During the project they will create a massive website. QR codes on an external timber door frame will link back to the kiwi house website, outlining what the product is, how it was fixed, what glues were applied, and the sealant used to complete it – with a contact link if someone wanted to use the product.
New Zealand was quite advanced when it came to sustainable products, Julian said.
“But we just need to take that extra step to be world leading, and a lot of these companies we are working with, their minds are blown with where we are heading,” he said.
An interesting quote they heard in Melbourne from one of the people in their session was: “The kiwi house is Ōtorohanga and Ōtorohanga is the kiwi house”.
That resonated with them.
“We are just head down bum up, we don’t really promote ourselves that well,” Julian said.
Jo and Kim have also recently spoken at a Tourism Waikato symposium.
“Tourism NZ is watching us closely in terms of regenerative tourism, which is the
new catch phrase,” Kim said.
Before her involvement with the kiwi house, Kim was working on the development of the new regional medical facility, which was built through the generosity of people in the community.
This facility was now debt-free and paying $100,000 to community groups every year, she said.
She said once the kiwi house project was debt-free, they conservatively estimated they would have a million dollars profit and that would be put into ex-situ conservation around this area.
Julian said the international visitors at the Melbourne symposium, representatives from the United Nations and the World Wildlife Fund for Nature were blown away with what the kiwi house was trying to achieve.
“Not just with the built environment, not just visitor experience and what we are doing with wildlife, but also how we are bringing in and entrenching tikanga and Maōri values in everything that we do.
“We have a partnership with our local marae and Tom Roa. It’s phenomenal what we are bringing, we are bringing it all back.”
When completed the kiwi house and bird gardens will be essentially of grid, Julian said.
“We will still be grid connected for emergency purposes because we have critical wildlife, but we will be off grid and we can support our community at the drop of a hat in any civil defence type situation – because we are higher than the ‘58 flood. It only came halfway up the main street, so we have a good opportunity here if we meet something in the future.

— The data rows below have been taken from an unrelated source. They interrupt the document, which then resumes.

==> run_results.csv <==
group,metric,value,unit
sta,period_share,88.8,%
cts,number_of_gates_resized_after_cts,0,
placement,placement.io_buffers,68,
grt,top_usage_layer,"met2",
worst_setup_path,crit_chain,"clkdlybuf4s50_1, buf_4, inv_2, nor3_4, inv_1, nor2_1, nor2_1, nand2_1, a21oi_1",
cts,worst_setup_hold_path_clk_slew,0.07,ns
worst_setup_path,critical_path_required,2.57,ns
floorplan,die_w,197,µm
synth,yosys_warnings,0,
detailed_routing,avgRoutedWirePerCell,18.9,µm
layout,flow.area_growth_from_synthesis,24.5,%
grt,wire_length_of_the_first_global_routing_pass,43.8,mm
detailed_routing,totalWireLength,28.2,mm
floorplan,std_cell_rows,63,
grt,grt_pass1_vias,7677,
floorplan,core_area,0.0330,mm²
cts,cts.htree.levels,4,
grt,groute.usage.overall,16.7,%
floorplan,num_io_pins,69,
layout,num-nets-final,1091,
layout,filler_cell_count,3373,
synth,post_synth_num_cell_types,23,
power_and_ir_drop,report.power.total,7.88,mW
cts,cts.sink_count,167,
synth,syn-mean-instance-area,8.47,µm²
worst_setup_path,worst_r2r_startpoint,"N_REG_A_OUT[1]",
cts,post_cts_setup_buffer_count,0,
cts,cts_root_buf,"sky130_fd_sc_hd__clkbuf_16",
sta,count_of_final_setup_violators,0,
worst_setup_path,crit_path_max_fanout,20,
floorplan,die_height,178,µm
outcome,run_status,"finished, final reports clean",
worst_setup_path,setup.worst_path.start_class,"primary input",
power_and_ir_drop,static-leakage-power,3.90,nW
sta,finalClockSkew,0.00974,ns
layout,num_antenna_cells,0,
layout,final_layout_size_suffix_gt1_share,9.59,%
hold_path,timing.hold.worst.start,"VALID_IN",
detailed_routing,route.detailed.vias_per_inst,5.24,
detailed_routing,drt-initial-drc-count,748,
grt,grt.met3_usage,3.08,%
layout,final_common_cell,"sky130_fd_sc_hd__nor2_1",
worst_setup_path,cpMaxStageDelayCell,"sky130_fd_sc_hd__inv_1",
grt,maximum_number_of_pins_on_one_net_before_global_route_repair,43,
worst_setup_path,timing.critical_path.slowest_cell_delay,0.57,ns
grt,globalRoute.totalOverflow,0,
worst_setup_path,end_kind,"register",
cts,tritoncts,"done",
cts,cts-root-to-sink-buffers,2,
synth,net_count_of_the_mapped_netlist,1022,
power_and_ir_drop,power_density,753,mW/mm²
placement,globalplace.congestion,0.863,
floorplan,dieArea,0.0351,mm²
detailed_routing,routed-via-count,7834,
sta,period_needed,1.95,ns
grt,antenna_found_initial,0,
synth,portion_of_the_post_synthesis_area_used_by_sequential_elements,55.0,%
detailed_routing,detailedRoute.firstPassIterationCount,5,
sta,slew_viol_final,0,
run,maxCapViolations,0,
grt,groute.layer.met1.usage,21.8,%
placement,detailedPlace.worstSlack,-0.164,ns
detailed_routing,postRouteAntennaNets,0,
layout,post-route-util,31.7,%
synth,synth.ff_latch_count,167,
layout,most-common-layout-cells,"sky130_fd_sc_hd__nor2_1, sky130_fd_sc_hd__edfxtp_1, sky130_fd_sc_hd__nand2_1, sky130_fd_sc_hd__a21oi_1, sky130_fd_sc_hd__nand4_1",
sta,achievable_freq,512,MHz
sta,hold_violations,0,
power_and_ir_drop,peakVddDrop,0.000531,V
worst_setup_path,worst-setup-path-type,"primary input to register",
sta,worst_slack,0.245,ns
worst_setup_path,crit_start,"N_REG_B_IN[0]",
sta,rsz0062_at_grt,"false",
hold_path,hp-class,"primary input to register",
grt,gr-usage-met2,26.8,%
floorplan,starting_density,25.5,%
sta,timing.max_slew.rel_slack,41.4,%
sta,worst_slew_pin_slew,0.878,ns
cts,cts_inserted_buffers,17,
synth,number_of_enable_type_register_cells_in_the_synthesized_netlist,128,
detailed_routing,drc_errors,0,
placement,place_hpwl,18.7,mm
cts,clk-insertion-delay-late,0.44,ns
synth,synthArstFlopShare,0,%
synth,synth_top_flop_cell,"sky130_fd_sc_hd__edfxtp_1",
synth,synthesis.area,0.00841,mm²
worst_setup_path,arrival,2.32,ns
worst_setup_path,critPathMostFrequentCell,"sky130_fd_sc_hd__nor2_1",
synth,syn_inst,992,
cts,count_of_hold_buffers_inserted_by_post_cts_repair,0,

“And our new animal enrichment centre we are building down the bottom, we can convert one of those kitchens to human food at the drop of a hat if we need to.”
The springs discovered in the earlier stages are to provide water for the wetland habitat, which is in the design stage.
“We found some more (springs) but we are capturing them so we can use the water, doing hydrology tests to ensure they don’t overdraw the supply,” Julian said.
“This whole catchment seems to be a heap of springs that we didn’t know existed.
“We are being responsible with that water, making sure we are dealing with it appropriately and making sure we are not taking too much out of the water table.
“Regenerative, sustainable but you also have to be responsible.”
The project will support 10 new guiding jobs, and the kiwi house has a relationship with the college to give opportunities to local rangitahi.
“Ultimately for young people to get the first foot on the ladder in the conservation realm, it’s very difficult for them to do that,” Kim said.
“It’s really important work that we are doing. It’s got huge breadth and depth and the world is watching, which is really daunting but exciting.”